MATERIAL PROVIDED Block Start

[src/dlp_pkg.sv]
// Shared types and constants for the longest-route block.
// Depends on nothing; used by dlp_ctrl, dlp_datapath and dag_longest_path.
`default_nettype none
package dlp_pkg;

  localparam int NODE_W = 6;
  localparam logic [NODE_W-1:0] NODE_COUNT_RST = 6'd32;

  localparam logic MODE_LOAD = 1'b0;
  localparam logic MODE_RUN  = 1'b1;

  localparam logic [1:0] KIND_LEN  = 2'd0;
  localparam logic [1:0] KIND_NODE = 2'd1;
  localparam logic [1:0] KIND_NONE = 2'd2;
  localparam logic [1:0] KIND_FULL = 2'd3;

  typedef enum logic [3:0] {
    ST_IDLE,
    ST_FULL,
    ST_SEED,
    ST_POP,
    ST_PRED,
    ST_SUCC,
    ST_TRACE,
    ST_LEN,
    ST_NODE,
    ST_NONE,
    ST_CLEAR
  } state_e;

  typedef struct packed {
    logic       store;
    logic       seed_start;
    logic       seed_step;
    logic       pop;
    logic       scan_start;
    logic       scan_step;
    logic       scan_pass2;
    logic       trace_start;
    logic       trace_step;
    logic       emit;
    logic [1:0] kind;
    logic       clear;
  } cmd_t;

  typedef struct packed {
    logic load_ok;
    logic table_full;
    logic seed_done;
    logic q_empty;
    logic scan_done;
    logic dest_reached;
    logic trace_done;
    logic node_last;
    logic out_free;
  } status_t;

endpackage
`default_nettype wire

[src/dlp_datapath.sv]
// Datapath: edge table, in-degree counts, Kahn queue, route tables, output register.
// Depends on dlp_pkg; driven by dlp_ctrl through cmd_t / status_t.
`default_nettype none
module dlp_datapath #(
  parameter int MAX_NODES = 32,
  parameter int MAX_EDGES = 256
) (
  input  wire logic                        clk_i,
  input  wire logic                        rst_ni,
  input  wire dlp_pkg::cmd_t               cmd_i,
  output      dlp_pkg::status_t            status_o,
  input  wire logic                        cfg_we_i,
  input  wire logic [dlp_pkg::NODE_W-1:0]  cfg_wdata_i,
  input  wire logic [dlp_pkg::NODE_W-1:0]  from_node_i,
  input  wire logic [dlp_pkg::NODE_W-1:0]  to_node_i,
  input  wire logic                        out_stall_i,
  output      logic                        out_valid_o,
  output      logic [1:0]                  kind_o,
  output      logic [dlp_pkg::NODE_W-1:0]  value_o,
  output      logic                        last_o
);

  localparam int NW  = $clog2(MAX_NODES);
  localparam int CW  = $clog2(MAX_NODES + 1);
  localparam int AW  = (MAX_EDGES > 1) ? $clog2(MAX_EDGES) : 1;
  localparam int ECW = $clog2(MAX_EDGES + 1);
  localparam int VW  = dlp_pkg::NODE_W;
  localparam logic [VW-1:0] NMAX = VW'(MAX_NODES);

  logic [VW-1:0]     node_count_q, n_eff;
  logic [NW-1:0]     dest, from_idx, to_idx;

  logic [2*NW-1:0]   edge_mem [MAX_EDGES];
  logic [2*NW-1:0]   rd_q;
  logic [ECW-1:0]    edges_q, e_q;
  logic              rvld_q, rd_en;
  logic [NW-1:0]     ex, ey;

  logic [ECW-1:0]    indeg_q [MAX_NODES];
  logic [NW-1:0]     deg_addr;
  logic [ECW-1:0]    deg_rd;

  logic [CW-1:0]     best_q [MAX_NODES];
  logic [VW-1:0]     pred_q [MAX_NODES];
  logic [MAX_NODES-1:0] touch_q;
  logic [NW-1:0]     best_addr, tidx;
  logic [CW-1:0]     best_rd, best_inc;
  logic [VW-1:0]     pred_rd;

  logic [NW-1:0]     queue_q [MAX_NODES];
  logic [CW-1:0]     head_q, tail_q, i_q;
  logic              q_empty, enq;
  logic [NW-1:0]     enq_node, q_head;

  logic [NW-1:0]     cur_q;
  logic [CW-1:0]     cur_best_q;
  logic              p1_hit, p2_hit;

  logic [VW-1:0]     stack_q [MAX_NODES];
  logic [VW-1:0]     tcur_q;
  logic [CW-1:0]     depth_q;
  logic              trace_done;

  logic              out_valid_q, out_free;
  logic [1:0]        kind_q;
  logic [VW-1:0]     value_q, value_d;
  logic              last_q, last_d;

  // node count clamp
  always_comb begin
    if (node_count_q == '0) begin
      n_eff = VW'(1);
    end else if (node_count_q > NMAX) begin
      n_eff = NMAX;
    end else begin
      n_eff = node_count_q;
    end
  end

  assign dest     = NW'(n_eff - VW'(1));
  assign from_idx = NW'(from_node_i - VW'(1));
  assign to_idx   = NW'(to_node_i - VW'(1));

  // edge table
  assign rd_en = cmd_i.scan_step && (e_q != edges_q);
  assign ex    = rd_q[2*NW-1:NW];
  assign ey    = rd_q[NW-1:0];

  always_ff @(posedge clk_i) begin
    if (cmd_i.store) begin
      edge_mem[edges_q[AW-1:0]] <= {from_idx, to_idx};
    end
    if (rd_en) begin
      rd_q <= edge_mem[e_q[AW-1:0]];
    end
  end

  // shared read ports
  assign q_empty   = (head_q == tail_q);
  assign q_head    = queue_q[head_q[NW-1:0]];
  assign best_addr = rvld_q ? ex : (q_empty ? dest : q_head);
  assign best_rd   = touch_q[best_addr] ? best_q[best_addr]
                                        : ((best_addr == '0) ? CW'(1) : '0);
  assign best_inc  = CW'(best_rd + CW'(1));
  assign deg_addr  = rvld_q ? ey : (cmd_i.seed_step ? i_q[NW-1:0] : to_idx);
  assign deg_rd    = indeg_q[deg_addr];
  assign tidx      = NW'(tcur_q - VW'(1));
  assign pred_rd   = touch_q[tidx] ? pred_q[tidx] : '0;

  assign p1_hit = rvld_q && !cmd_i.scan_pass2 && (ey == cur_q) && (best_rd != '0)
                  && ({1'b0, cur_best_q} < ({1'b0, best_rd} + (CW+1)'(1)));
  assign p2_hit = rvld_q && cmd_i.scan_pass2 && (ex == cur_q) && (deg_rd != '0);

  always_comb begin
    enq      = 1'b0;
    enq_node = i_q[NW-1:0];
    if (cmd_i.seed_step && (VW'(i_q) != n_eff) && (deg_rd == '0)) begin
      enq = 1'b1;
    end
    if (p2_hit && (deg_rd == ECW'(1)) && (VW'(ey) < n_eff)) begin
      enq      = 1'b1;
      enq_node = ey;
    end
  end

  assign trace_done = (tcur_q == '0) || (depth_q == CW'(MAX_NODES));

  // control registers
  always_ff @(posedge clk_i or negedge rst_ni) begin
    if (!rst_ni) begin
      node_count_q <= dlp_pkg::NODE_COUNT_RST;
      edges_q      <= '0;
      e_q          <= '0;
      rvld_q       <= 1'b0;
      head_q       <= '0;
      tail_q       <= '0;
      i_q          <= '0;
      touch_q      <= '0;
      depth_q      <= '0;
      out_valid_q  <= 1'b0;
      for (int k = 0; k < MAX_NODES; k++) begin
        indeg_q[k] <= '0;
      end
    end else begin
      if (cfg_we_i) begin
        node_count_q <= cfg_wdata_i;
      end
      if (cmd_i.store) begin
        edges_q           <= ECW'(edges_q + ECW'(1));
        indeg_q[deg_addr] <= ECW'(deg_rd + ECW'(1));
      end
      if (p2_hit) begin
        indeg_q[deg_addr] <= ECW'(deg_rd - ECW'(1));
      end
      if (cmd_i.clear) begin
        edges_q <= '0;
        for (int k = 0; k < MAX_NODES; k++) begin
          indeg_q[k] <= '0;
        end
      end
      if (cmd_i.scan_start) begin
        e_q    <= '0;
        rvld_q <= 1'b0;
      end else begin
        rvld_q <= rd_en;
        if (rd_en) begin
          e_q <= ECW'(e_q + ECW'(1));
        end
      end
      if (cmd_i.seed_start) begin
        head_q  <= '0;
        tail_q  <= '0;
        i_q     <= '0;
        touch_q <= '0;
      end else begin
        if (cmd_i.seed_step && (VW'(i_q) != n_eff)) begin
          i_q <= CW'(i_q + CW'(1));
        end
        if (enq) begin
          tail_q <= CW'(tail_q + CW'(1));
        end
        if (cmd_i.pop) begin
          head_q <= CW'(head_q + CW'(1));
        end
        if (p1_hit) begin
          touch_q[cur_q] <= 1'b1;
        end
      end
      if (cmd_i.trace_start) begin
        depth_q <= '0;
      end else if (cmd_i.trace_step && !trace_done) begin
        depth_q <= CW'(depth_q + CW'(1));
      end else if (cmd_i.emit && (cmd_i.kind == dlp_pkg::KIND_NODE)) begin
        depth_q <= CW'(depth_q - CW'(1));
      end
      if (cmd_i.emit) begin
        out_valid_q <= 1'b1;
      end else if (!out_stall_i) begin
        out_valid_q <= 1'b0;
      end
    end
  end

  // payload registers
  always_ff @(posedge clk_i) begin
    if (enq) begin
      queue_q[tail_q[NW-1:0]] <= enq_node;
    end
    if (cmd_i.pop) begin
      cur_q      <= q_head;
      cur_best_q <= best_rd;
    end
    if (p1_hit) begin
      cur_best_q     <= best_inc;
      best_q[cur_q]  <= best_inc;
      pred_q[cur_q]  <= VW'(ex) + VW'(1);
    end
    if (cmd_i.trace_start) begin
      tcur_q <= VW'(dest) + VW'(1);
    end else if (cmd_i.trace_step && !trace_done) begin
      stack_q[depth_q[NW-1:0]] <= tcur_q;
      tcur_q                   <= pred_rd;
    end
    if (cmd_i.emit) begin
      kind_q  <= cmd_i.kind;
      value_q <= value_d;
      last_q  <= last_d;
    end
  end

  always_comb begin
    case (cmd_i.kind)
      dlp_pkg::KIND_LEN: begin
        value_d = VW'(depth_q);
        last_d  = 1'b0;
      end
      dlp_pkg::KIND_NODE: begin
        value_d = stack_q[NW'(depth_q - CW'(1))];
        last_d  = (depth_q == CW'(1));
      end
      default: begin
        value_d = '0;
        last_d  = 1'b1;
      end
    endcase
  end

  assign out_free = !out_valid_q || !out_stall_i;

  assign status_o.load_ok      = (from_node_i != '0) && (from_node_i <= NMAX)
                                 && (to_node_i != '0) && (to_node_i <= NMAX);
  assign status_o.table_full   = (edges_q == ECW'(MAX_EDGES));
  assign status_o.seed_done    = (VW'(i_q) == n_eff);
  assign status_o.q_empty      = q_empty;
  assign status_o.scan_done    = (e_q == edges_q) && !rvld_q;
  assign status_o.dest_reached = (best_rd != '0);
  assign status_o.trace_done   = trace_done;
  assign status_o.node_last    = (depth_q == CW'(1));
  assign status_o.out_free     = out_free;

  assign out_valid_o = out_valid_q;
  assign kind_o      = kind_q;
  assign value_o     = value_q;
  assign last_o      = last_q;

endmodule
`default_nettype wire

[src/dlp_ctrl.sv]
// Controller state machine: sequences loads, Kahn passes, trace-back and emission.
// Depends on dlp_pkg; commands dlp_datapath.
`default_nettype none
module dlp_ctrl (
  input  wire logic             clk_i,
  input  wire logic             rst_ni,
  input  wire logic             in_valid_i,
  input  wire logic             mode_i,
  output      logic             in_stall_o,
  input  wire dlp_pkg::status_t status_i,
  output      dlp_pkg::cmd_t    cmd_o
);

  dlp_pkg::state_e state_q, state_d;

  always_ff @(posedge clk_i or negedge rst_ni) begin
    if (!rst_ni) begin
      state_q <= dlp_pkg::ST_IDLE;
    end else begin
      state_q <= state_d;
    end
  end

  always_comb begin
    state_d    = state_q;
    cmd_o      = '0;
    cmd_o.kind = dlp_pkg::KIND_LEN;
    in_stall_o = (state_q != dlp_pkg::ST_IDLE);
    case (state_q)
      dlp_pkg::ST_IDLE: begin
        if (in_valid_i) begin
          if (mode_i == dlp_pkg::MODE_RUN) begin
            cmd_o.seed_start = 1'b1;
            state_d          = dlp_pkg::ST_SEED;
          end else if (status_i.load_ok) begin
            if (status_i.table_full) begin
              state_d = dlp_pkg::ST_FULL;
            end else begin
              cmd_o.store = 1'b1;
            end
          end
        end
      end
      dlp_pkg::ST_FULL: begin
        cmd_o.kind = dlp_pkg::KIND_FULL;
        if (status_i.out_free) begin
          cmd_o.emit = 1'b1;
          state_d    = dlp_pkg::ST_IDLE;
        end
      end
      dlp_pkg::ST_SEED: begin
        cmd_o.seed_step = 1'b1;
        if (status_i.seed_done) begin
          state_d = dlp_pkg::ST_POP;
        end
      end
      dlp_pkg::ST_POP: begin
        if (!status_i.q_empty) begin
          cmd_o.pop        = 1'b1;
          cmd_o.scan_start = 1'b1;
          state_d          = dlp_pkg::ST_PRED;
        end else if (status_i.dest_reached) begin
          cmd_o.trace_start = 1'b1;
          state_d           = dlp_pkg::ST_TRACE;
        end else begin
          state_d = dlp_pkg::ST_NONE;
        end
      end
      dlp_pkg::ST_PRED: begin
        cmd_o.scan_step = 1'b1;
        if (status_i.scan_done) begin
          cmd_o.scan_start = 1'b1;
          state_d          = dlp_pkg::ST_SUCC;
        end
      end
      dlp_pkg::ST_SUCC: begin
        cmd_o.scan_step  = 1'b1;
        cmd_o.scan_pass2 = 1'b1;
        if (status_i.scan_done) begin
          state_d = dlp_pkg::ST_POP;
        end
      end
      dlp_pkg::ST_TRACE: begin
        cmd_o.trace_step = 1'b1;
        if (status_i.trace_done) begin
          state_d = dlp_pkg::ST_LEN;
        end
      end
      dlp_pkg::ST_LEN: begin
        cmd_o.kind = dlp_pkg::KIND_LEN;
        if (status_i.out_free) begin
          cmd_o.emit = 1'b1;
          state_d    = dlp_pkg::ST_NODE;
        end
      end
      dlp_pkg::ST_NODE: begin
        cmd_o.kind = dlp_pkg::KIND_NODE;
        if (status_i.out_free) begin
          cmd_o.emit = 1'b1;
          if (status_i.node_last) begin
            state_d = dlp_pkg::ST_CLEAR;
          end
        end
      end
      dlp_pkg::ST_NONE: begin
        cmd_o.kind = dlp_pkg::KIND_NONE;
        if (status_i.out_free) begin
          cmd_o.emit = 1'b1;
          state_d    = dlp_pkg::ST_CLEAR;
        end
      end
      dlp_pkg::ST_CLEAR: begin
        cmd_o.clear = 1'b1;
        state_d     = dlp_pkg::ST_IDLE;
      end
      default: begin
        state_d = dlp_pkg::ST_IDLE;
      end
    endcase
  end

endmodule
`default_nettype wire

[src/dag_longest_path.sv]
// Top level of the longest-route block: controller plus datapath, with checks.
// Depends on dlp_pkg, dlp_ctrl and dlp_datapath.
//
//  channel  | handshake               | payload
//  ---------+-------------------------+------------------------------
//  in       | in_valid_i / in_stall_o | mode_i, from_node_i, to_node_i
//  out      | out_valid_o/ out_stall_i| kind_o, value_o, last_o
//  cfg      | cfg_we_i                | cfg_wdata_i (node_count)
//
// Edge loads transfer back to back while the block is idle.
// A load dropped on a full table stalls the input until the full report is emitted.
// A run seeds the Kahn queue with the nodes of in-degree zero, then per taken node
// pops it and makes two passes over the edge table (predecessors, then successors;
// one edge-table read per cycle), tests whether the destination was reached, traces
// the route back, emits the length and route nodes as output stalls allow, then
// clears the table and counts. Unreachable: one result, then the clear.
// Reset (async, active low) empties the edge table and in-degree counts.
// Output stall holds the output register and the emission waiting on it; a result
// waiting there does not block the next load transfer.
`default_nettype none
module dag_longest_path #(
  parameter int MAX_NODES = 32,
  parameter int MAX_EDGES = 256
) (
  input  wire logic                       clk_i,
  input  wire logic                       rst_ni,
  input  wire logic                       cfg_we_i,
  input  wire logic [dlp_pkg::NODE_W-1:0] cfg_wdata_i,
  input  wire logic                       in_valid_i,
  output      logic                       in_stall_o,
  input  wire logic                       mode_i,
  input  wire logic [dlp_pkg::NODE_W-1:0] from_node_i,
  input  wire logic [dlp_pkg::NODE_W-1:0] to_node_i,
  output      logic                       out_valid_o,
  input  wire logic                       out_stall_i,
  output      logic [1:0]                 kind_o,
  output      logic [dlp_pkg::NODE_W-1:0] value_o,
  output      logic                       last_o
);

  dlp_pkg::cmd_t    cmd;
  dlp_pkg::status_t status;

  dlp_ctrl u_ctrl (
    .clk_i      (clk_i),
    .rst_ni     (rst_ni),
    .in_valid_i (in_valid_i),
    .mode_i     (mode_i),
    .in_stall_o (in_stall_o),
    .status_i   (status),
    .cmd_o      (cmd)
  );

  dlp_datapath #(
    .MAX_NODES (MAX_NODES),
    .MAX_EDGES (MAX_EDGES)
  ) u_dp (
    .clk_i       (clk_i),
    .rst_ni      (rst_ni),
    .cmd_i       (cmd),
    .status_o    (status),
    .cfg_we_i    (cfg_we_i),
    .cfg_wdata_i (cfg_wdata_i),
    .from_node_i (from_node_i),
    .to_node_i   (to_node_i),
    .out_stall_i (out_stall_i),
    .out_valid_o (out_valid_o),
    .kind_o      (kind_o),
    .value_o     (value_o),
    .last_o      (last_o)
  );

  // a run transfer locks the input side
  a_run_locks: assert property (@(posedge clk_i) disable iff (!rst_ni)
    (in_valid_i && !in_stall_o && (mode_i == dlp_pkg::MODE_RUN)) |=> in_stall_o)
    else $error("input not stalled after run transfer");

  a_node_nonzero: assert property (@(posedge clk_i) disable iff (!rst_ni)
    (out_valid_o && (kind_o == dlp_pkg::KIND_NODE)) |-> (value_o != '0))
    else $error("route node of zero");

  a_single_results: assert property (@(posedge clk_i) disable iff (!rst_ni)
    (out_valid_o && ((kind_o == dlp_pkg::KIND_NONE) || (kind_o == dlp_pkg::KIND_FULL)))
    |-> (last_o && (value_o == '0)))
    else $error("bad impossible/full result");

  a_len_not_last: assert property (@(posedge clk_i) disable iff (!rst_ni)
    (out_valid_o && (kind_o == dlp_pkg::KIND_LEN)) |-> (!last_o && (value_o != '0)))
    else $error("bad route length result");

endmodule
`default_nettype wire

MATERIAL PROVIDED Block End

* PROBLEM TO SOLVE *
Which lines should be output? Exactly those from the first line of the data through the line containing "localparam logic MODE_LOAD = 1'b0;", inclusive.

* RESPONSE FOR THIS EXERCISE *
[src/dlp_pkg.sv]
// Shared types and constants for the longest-route block.
// Depends on nothing; used by dlp_ctrl, dlp_datapath and dag_longest_path.
`default_nettype none
package dlp_pkg;

  localparam int NODE_W = 6;
  localparam logic [NODE_W-1:0] NODE_COUNT_RST = 6'd32;

  localparam logic MODE_LOAD = 1'b0;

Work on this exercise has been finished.